© JUNGE FREIHEIT Verlag GmbH & Co.  www.jungefreiheit.de    16/01 13. April 2001


Eisbrecher
von Anne Scholz

Während sich das Verhältnis zwischen den USA und Rußland in Richtung "Kalter Krieg" abkühlt, scheinen die deutsch-russischen Beziehungen beinahe in einen politischen Frühling überzugehen. Der neue Besuch Schröders in Rußland paßt daher nicht so recht in eine neue West-Ost-Eiszeit. Vielmehr läßt sich die Visite in eine deutsch-russische Sondersituation mit vielen positiven Ansätzen einordnen, die in Washington überwiegend auf Unbehagen stoßen wird.

Zwar erhält Schröder den Auftrag, protokollarisch Menschenrechte und Pressefreiheit einzufordern, doch ist der Besuch eher Ausdruck einer vertrauensvollen Außenpolitik, die die deutschen Eigeninteressen und die Zusammenarbeit in den Vordergrund stellt. Schröder kündigte vor dem Petersburger Treffen eine "Neue Normalität" an, die über die Einforderung wirtschaftlicher Interessen und die Bedienung der Auslandsverbindlichkeiten weit hinausgeht. Damit wird Washington verdeutlicht, daß die Zeiten des kritiklosen Abnickens durch den Juniorpartner langsam enden. Die US-Raketenabwehrpläne werden hinter vorgehaltener Hand massiv kritisiert.

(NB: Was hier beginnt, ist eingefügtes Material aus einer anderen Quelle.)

--- src/design/btpc_front.sv ---
// Front end: takes input transfers and forms the temperature differences.
module btpc_front (
  input  logic                   clk_i,
  input  logic                   rst_ni,
  input  logic                   push,
  output logic                   full,
  input  btpc_pkg::in_item_t     in_data_i,
  input  btpc_pkg::cal_t         cal_i,
  input  logic                   q_full_i,
  output logic                   q_push_o,
  output btpc_pkg::front_item_t  q_data_o
);
  import btpc_pkg::*;

  logic        vld_q, vld_d;
  logic        take, move;
  front_item_t item_q, item_d;

  assign full     = vld_q && q_full_i;
  assign take     = push && !full;
  assign move     = vld_q && !q_full_i;
  assign q_push_o = move;
  assign q_data_o = item_q;
  assign vld_d    = take || (vld_q && !move);

  always_comb begin
    item_d.d1 = $signed({1'b0, in_data_i.raw_temperature[19:3]} - {1'b0, cal_i.t1, 1'b0});
    item_d.d2 = $signed({1'b0, in_data_i.raw_temperature[19:4]} - {1'b0, cal_i.t1});
    item_d.raw_pressure = in_data_i.raw_pressure;
  end

  always_ff @(posedge clk_i or negedge rst_ni) begin
    if (!rst_ni) begin
      vld_q <= 1'b0;
    end else begin
      vld_q <= vld_d;
    end
  end

  always_ff @(posedge clk_i) begin
    if (take) begin
      item_q <= item_d;
    end
  end

endmodule

--- config.mk ---
export PLATFORM = sky130hd
export DESIGN_NAME = btpc_front
export DESIGN_NICKNAME = d
export VERILOG_FILES = /design/src/design/btpc_pkg.sv /design/src/design/btpc_front.sv
export SDC_FILE = /design/constraint.sdc
export NUM_CORES = 1
export LEC_CHECK = 0
export BUFFER_PORTS_ARGS = -buffer_cell sky130_fd_sc_hd__buf_2
export CAP_MARGIN = 15
export CORE_AREA = 3 3 111 113
export DETAILED_ROUTE_END_ITERATION = 16
export DIE_AREA = 0 0 114 116
export HOLD_SLACK_MARGIN = 0.12
export PLACE_DENSITY_LB_ADDON = 0.2
export SLEW_MARGIN = 0
export SYNTH_ARGS = -nofsm -noshare
export SYNTH_HDL_FRONTEND = slang
export SYNTH_SLANG_ARGS = --single-unit
export TNS_END_PERCENT = 30
--- constraint.sdc ---
create_clock -name clk_i -period 6.2 [get_ports clk_i]
set_clock_uncertainty 0.2 [all_clocks]
set_input_delay 0.93 -clock clk_i [delete_from_list [all_inputs] [get_ports clk_i]]
set_output_delay 0.93 -clock clk_i [all_outputs]
set_load 0.02 [all_outputs]
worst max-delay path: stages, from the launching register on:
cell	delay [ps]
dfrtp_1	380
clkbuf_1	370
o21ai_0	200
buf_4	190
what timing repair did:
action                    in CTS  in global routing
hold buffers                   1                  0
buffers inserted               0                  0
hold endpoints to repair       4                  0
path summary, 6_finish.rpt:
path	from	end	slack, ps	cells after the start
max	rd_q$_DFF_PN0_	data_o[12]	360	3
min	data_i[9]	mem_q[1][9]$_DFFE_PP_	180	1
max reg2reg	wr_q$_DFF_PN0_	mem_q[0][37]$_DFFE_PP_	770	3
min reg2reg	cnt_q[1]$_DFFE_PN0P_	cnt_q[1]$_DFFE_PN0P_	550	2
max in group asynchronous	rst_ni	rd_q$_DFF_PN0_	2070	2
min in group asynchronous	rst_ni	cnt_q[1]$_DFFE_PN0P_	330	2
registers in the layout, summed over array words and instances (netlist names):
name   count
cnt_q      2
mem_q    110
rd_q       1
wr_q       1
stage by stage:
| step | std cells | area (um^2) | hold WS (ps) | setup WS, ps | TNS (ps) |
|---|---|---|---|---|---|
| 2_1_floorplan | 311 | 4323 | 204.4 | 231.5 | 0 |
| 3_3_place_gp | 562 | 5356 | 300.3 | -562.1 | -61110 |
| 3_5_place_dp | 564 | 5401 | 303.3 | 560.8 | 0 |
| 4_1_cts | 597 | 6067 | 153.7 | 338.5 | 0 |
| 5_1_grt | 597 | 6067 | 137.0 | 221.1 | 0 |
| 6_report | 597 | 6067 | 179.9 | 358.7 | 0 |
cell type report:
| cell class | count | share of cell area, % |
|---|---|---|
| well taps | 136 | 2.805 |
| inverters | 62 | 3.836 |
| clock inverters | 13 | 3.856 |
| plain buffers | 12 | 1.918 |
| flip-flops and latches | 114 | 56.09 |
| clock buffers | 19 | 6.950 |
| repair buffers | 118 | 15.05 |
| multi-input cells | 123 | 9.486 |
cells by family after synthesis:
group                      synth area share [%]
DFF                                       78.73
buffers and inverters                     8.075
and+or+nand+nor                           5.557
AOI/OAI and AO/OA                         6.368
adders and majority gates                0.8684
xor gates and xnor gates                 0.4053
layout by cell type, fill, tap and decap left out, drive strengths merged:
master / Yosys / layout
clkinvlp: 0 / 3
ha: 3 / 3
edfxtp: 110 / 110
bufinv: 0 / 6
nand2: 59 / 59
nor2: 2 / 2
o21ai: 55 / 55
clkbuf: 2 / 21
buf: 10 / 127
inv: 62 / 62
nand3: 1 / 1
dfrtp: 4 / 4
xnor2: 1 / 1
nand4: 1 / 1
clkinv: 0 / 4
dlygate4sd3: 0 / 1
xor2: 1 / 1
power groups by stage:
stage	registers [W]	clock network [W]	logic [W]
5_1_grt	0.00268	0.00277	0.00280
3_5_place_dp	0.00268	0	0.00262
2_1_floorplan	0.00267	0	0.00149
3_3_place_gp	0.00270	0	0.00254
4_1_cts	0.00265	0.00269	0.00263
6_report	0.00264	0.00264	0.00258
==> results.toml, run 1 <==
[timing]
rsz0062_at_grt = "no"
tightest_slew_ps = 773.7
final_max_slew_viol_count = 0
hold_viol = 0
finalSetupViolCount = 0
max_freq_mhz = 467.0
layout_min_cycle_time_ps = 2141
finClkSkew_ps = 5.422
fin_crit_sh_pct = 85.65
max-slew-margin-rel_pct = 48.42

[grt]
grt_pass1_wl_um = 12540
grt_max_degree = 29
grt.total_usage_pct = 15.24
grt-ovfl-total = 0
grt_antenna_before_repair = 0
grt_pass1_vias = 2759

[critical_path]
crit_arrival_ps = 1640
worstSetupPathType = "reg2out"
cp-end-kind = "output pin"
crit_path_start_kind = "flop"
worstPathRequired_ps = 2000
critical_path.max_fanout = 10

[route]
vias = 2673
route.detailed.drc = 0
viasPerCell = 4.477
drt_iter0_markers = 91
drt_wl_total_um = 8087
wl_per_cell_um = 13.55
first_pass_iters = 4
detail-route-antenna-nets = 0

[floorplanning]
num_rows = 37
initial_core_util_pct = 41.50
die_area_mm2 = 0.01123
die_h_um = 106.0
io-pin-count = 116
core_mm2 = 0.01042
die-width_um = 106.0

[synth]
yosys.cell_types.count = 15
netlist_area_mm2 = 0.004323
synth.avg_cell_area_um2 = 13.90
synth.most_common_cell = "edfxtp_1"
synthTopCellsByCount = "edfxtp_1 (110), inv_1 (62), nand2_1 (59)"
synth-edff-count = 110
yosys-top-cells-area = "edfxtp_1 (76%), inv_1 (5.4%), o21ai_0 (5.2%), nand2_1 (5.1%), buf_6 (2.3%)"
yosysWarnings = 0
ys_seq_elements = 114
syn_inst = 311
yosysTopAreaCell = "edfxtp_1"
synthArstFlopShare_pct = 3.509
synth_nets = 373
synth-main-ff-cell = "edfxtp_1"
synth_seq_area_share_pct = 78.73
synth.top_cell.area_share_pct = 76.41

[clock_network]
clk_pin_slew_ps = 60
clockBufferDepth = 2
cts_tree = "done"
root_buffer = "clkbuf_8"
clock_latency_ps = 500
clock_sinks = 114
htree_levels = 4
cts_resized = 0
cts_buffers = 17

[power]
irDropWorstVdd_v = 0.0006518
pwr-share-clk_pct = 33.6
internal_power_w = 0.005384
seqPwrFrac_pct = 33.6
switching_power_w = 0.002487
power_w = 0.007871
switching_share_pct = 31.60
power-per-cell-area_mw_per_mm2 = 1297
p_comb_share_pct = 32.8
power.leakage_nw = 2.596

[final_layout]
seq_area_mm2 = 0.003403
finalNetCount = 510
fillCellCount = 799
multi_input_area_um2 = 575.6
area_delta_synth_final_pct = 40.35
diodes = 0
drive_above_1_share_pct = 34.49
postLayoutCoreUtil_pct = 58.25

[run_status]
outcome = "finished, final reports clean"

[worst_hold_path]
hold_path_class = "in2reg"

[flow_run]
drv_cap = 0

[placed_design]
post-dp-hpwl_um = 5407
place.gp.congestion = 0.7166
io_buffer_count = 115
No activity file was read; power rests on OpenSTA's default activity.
[src/design/stpt_pkg.sv]
// Shared types, constants and the arctangent table of the Stanley steering block.
`timescale 1ns / 1ps
package stpt_pkg;

    // Datapath widths
    localparam int CORDIC_W = 52;
    localparam int ANG_W    = 35;
    localparam int DIFF_W   = 33;
    localparam int PROD_W   = 66;
    localparam int SC_W     = 17;
    localparam int TR_W     = 13;
    localparam int SPD_W    = 14;

    typedef logic signed [ANG_W-1:0]    angle_t;
    typedef logic signed [CORDIC_W-1:0] cvec_t;

    // Angles are Q5.29 radians
    localparam angle_t Q_PI      = 35'sd1686629713;
    localparam angle_t Q_HALF_PI = 35'sd843314857;
    localparam angle_t Q_TWO_PI  = 35'sd3373259426;
    localparam angle_t Q_SAT     = 35'sd322122547;
    localparam cvec_t  CORDIC_K  = 52'sd652032875;
    localparam cvec_t  K_LINVEL  = 52'sd161061274;

    // Input commands
    localparam logic [1:0] CMD_CLEAR  = 2'd0;
    localparam logic [1:0] CMD_APPEND = 2'd1;
    localparam logic [1:0] CMD_QUERY  = 2'd2;

    // Result status codes
    localparam logic [1:0] STS_OK    = 2'd0;
    localparam logic [1:0] STS_FULL  = 2'd1;
    localparam logic [1:0] STS_EMPTY = 2'd2;

    // Configuration register byte addresses
    localparam logic [1:0] REG_CRUISE = 2'd0;

    typedef enum logic {
        CM_VECTOR,
        CM_ROTATE
    } cordic_mode_t;

    typedef struct packed {
        logic         start;
        cordic_mode_t mode;
    } cordic_req_t;

    typedef enum logic [4:0] {
        ST_IDLE,
        ST_SC_RD,
        ST_SC_DAT,
        ST_SC_MX,
        ST_SC_MY,
        ST_SEL,
        ST_SEG_RD,
        ST_SEG_DAT,
        ST_NX_RD,
        ST_NX_DAT,
        ST_YAW_GO,
        ST_YAW_WAIT,
        ST_HW1,
        ST_HW2,
        ST_SIN_GO,
        ST_SIN_WAIT,
        ST_E_MX,
        ST_E_MY,
        ST_TD_GO,
        ST_TD_WAIT,
        ST_TE1,
        ST_TE2,
        ST_W1,
        ST_W2,
        ST_SP,
        ST_SQ_WAIT,
        ST_OUT
    } stpt_state_t;

    // Elementary arctangent angles atan(2^-i) in Q5.29
    function automatic angle_t atan_entry(input logic [4:0] idx);
        angle_t r;
        case (idx)
            5'd0:    r = 35'sd421657428;
            5'd1:    r = 35'sd248918915;
            5'd2:    r = 35'sd131521918;
            5'd3:    r = 35'sd66762579;
            5'd4:    r = 35'sd33510843;
            5'd5:    r = 35'sd16771757;
            5'd6:    r = 35'sd8387925;
            5'd7:    r = 35'sd4194219;
            5'd8:    r = 35'sd2097141;
            5'd9:    r = 35'sd1048575;
            5'd10:   r = 35'sd524288;
            5'd11:   r = 35'sd262144;
            5'd12:   r = 35'sd131072;
            5'd13:   r = 35'sd65536;
            5'd14:   r = 35'sd32768;
            5'd15:   r = 35'sd16384;
            5'd16:   r = 35'sd8192;
            5'd17:   r = 35'sd4096;
            5'd18:   r = 35'sd2048;
            5'd19:   r = 35'sd1024;
            5'd20:   r = 35'sd512;
            5'd21:   r = 35'sd256;
            5'd22:   r = 35'sd128;
            5'd23:   r = 35'sd64;
            default: r = '0;
        endcase
        return r;
    endfunction

    // One pass of wrapping an angle into [-pi, pi]
    function automatic angle_t wrap_once(input angle_t a);
        angle_t r;
        r = a;
        if (r > Q_PI) r = r - Q_TWO_PI;
        if (r < -Q_PI) r = r + Q_TWO_PI;
        return r;
    endfunction

endpackage

[src/design/stpt_cordic.sv]
// Iterative CORDIC unit, vectoring (atan2) or rotation (sin and cos), one step a cycle.
`timescale 1ns / 1ps
module stpt_cordic #(
    parameter int STEPS = 16
) (
    input  logic                                  clk,
    input  logic                                  rst_n,
    input  stpt_pkg::cordic_req_t                 req,
    input  logic signed [stpt_pkg::CORDIC_W-1:0]  x_in,
    input  logic signed [stpt_pkg::CORDIC_W-1:0]  y_in,
    input  logic signed [stpt_pkg::ANG_W-1:0]     z_in,
    output logic                                  busy,
    output logic signed [stpt_pkg::CORDIC_W-1:0]  x_out,
    output logic signed [stpt_pkg::CORDIC_W-1:0]  y_out,
    output logic signed [stpt_pkg::ANG_W-1:0]     z_out
);
    import stpt_pkg::*;

    localparam int ITW = (STEPS > 1) ? $clog2(STEPS) : 1;

    logic             busy_reg;
    logic [ITW-1:0]   it_reg;
    cordic_mode_t     mode_reg;
    logic             neg_reg;
    cvec_t            x_reg;
    cvec_t            y_reg;
    angle_t           z_reg;

    cvec_t            xs;
    cvec_t            ys;
    angle_t           step_ang;
    logic             vec_zero;
    logic             fold_hi;
    logic             fold_lo;

    assign xs       = x_reg >>> it_reg;
    assign ys       = y_reg >>> it_reg;
    assign step_ang = atan_entry(5'(it_reg));
    assign vec_zero = (x_in == '0) && (y_in == '0);
    assign fold_hi  = z_in > Q_HALF_PI;
    assign fold_lo  = z_in < -Q_HALF_PI;

    // Sequencing of the iterations
    always_ff @(posedge clk or negedge rst_n)
    begin
        if (!rst_n)
        begin
            busy_reg <= 1'b0;
            it_reg   <= '0;
            mode_reg <= CM_VECTOR;
            neg_reg  <= 1'b0;
        end
        else if (req.start)
        begin
            busy_reg <= !((req.mode == CM_VECTOR) && vec_zero);
            it_reg   <= '0;
            mode_reg <= req.mode;
            neg_reg  <= (req.mode == CM_ROTATE) && (fold_hi || fold_lo);
        end
        else if (busy_reg)
        begin
            if (it_reg == ITW'(STEPS - 1))
            begin
                busy_reg <= 1'b0;
            end
            else
            begin
                it_reg <= it_reg + 1'b1;
            end
        end
    end

    // Vector and angle registers
    always_ff @(posedge clk)
    begin
        if (req.start)
        begin
            if (req.mode == CM_VECTOR)
            begin
                if (vec_zero)
                begin
                    x_reg <= x_in;
                    y_reg <= y_in;
                    z_reg <= '0;
                end
                else if (x_in < 0)
                begin
                    x_reg <= -x_in;
                    y_reg <= -y_in;
                    z_reg <= (y_in >= 0) ? Q_PI : -Q_PI;
                end
                else
                begin
                    x_reg <= x_in;
                    y_reg <= y_in;
                    z_reg <= '0;
                end
            end
            else
            begin
                x_reg <= CORDIC_K;
                y_reg <= '0;
                if (fold_hi)
                begin
                    z_reg <= z_in - Q_PI;
                end
                else if (fold_lo)
                begin
                    z_reg <= z_in + Q_PI;
                end
                else
                begin
                    z_reg <= z_in;
                end
            end
        end
        else if (busy_reg)
        begin
            if (mode_reg == CM_VECTOR)
            begin
                if (y_reg >= 0)
                begin
                    x_reg <= x_reg + ys;
                    y_reg <= y_reg - xs;
                    z_reg <= z_reg + step_ang;
                end
                else
                begin
                    x_reg <= x_reg - ys;
                    y_reg <= y_reg + xs;
                    z_reg <= z_reg - step_ang;
                end
            end
            else
            begin
                if (z_reg >= 0)
                begin
                    x_reg <= x_reg - ys;
                    y_reg <= y_reg + xs;
                    z_reg <= z_reg - step_ang;
                end
                else
                begin
                    x_reg <= x_reg + ys;
                    y_reg <= y_reg - xs;
                    z_reg <= z_reg + step_ang;
                end
            end
        end
    end

    // A folded rotation angle flips the final vector
    assign busy  = busy_reg;
    assign x_out = neg_reg ? -x_reg : x_reg;
    assign y_out = neg_reg ? -y_reg : y_reg;
    assign z_out = z_reg;

endmodule

[config.mk]
export PLATFORM = sky130hd
export DESIGN_NAME = stpt_cordic
export DESIGN_NICKNAME = d
export VERILOG_FILES = /design/src/design/stpt_pkg.sv /design/src/design/stpt_cordic.sv
export SDC_FILE = /design/constraint.sdc
export NUM_CORES = 2
export LEC_CHECK = 0
export BUFFER_PORTS_ARGS = -buffer_cell sky130_fd_sc_hd__buf_2
export CAP_MARGIN = 20
export CORE_MARGIN = 2
export CORE_UTILIZATION = 50
export DETAILED_ROUTE_END_ITERATION = 8
export PLACE_DENSITY = 0.67
export SETUP_SLACK_MARGIN = 0.15
export SYNTH_ARGS = -nofsm -noshare
export SYNTH_HDL_FRONTEND = slang
export SYNTH_SLANG_ARGS = --single-unit
[constraint.sdc]
create_clock -name clk -period 7.14 [get_ports clk]
set_clock_uncertainty 0.15 [all_clocks]
set_input_delay 0.714 -clock clk [delete_from_list [all_inputs] [get_ports clk]]
set_output_delay 0.714 -clock clk [all_outputs]
set_load 0.005 [all_outputs]
==> results.yml <==
status:
  status: "completed"
floorplan:
  initial_core_util_pct: 50.7
  die_h_um: 257
  dieWidth_um: 257
  dieArea_sq_um: 66200
  design.core.area_sq_um: 63200
  io_pins: 283
  rows: 92
synth:
  syn_avg_cell_area_sq_um: 7.24
  syn_area_sq_um: 32100
  syn_nets: 4881
  synth-xor-area-share_pct: 10.2
  ys_seq_elements: 146
  synthSimpleGateAreaFrac_pct: 20.5
  synth_cells: 4429
  synth_enable_flop_cells: 139
  yosysSeqAreaShare_pct: 13.6
  synth_top_family_by_area: "compound AO/OA/AOI/OAI gates"
  async_reset_ff_share_pct: 4.79
  netlist-cell-type-count: 81
  synth-adder-area-share_pct: 12.2
  synth_warnings: 0
  synthMuxAreaShare_pct: 7.14
  synth_ff_type: "edfxtp_1"
  synth_compound_area_share_pct: 29.8
final_layout:
  final_common_cell: "nand2_1"
  instances_no_fill: 5354
  final_nets: 4947
  drive_above_1_share_pct: 11.3
  syn_to_final_growth_pct: 7.59
  diodes: 0
  final_cell_mix: "499 x nand2_1, 391 x a21oi_1, 358 x o21ai_0"
clock_tree:
  cts_inserted_buffers: 17
  cts_setup_buffers: 0
  htree_levels: 4
  clk_latency_ns: 0.52
  cts-root-buf: "clkbuf_16"
  clock_sink_count: 146
  clk_pin_slew_ns: 0.08
  tritoncts: "yes"
  ctsLongestPathBuffers: 2
sta:
  max_freq_mhz: 153
  post-route-period-util_pct: 91.5
  tightest_slew_ns: 1.03
  slew_headroom_pct: 31.3
  final-setup-viol-count: 0
  setup_tns_ns: 0
  drv_slew: 0
  period_minus_slack_ns: 6.53
  final_hold_viol_count: 0
  grt_setup_unrepaired: "no"
drt:
  remaining_drc_errors: 0
  drt_iter0_drc: 3663
  vias: 34897
  drt_first_pass_iters: 6
  ant_nets: 0
  drt_wl_total_um: 127000
  wire_per_inst_um: 23.8
  vias_per_cell: 6.52
hold_path:
  min_from: "req[1]"
  hold_path_class: "in -> reg"
  min_path_cells: 2
  whs_endpoint: "it_reg[3]$_DFFE_PN0P_"
critical_path:
  reg2reg_depth: 20
  start_kind: "flip-flop"
  slowest_stage: "or4_4"
  cp-end-kind: "primary output"
  r2r_setup_slack_ns: 0.83
  cpMostUsedCell: "or4_4"
  crit_type: "reg -> out"
  cp_top_family: "simple AND/OR/NAND/NOR gates"
  r2r_end: "y_reg[46]$_DFFE_PP_"
  r2r_start: "it_reg[1]$_DFFE_PN0P_"
  cpPeakStageDelay_ns: 0.58
  path_max_fanout: 7
  crit_required_ns: 6.28
  crit_arrival_ns: 5.67
  worstPathCellList: "or4_4 > or3_4 > or4_4 > or4_4 > or4_4 > or3_1 > or4_4 > or4_4 > or4_4 > o31ai_4 > xnor2_1 > buf_2"
  critical_path_buf_inv_count: 1
grt:
  grt_util_all_layers_pct: 37.3
  grt_max_degree: 110
  grt_pass1_wl_um: 193000
  antenna_found_initial: 5
  grt_pass1_vias: 32325
  overflow: 0
pwr:
  combPwrFrac_pct: 80.6
  ir_drop_v: 0.000230
  p_leak_nw: 14.4
  p_sw_share_pct: 57.8
  p_int_mw: 8.21
  power_density_nw_per_um2: 564
  p_seq_share_pct: 14.4
  finalPower_mw: 19.5
  clkPwrFrac_pct: 5.0
  power_switching_mw: 11.2
placement:
  place_hpwl_um: 99300
  finalWeightedCongestion: 1.01
  port_buffers: 282
  dp_cells: 5320
run:
  drv_cap: 0
[worst reg2reg max path, stage by stage, from the launching register on]
cell      delay [ns]
dfrtp_4         0.71
buf_4           0.49
and2_1          0.22
nor3_1          0.06
a21oi_1         0.19
nand2_1         0.10
nand3_1         0.12
o21ai_0         0.28
fa_1            0.55
a21oi_1         0.26
o21ai_0         0.19
a2111o_1        0.51
a31oi_1         0.48
o31ai_1         0.26
a21oi_1         0.23
buf_4           0.18
o22ai_1         0.16
nand2b_1        0.25
a221oi_1        0.35
xor2_1          0.20
o22ai_1         0.10
[stage by stage]
step | cell area [sq um] | hold WS [ns] | util, % | setup WS [ns]
2_1_floorplan | 32100 | 0.268 | - | 1.39
3_3_place_gp | 33900 | 0.458 | 53.7 | 1.03
3_5_place_dp | 33900 | 0.458 | 53.7 | 0.946
4_1_cts | 34500 | 0.404 | 54.6 | 0.515
5_1_grt | 34500 | 0.469 | 54.6 | 0.300
6_report | 34500 | 0.450 | 54.6 | 0.608
[per-layer routing]
metal	vias to the layer above	global-route usage, %	wire length, um
met4	8	21.3	8090
met3	371	6.12	9840
met1	16467	46.2	50900
li1	16406	-	-
met5	-	0	52
met2	1645	61.3	58400
[how the worst max path moves through the flow]
stage                                      from             endpoint  slack [ns]  depth (start not counted)
after floorplan           it_reg[0]$_DFFE_PN0P_  x_reg[50]$_DFFE_PP_        1.39                         20
after global placement    it_reg[0]$_DFFE_PN0P_  y_reg[44]$_DFFE_PP_        1.03                         19
after detailed placement  it_reg[0]$_DFFE_PN0P_  y_reg[44]$_DFFE_PP_        0.95                         19
after CTS                    y_reg[9]$_DFFE_PP_            y_out[51]        0.52                         11
after global routing      it_reg[0]$_DFFE_PN0P_  y_reg[44]$_DFFE_PP_        0.30                         19
final                        y_reg[4]$_DFFE_PP_            y_out[48]        0.61                         12
[synth_stat cells (64+ instances only)]
master,instances,area [sq um]
a21o_1,75,563
a21oi_1,392,1960
clkbuf_1,236,886
edfxtp_1,139,4170
ha_1,303,3790
inv_1,272,1020
mux2i_1,69,691
mux4_2,64,1440
nand2_1,499,1870
nand3_1,118,591
nor2_1,320,1200
nor3_1,100,500
o21ai_0,358,1790
o22ai_1,75,469
o31ai_1,101,758
xnor2_1,242,2120
xor2_1,133,1160
[area by class of cell]
type,count,area [sq um]
well taps,846,1060
repair buffers,335,1850
clock buffers,18,429
fillers,6464,28700
multi-input cells,3720,25600
inverters,275,1030
flip-flops and latches,146,4370
clock inverters,14,136
[power by group through the flow]
stage / Sequential [mW] / Combinational, mW / Clock (mW)
after floorplan: 2.09 / 11.4 / 0
final: 2.80 / 15.7 / 0.967
after CTS: 2.74 / 15.4 / 0.979
after detailed placement: 2.76 / 15.3 / 0
after global routing: 2.82 / 17.1 / 0.994
after global placement: 2.74 / 15.3 / 0
[cells by family after synthesis]
kind of cell,Yosys count
buf+inv,563
simple gates,1397
fa+ha+maj,309
mux,147
xor+xnor,375
compound gates,1492
flops,146
[repair_timing]
item | CTS | global route
hold buffers | 1 | 0
resized for setup | 0 | 0
setup endpoints to repair | 0 | 0
endpoints found under the hold margin | 7 | 0
No activity file was read; power rests on OpenSTA's default activity.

Mit dem selbstbewußteren Auftreten werden aber alte Ängste in Deutschland wieder wach: Wie reagiert Washington, sollten die Deutschen es wagen, sich nach Osten zu orientieren? Die Konfrontation, die Bush mit Peking und Moskau sucht, beschleunigt den Emanzipationsprozeß Berlins und zugleich seine Unsicherheit. Es ist zu befürchten, daß der deutsch-russische Frühling nicht allzu warm und Berlin mahnend zurückgerufen wird.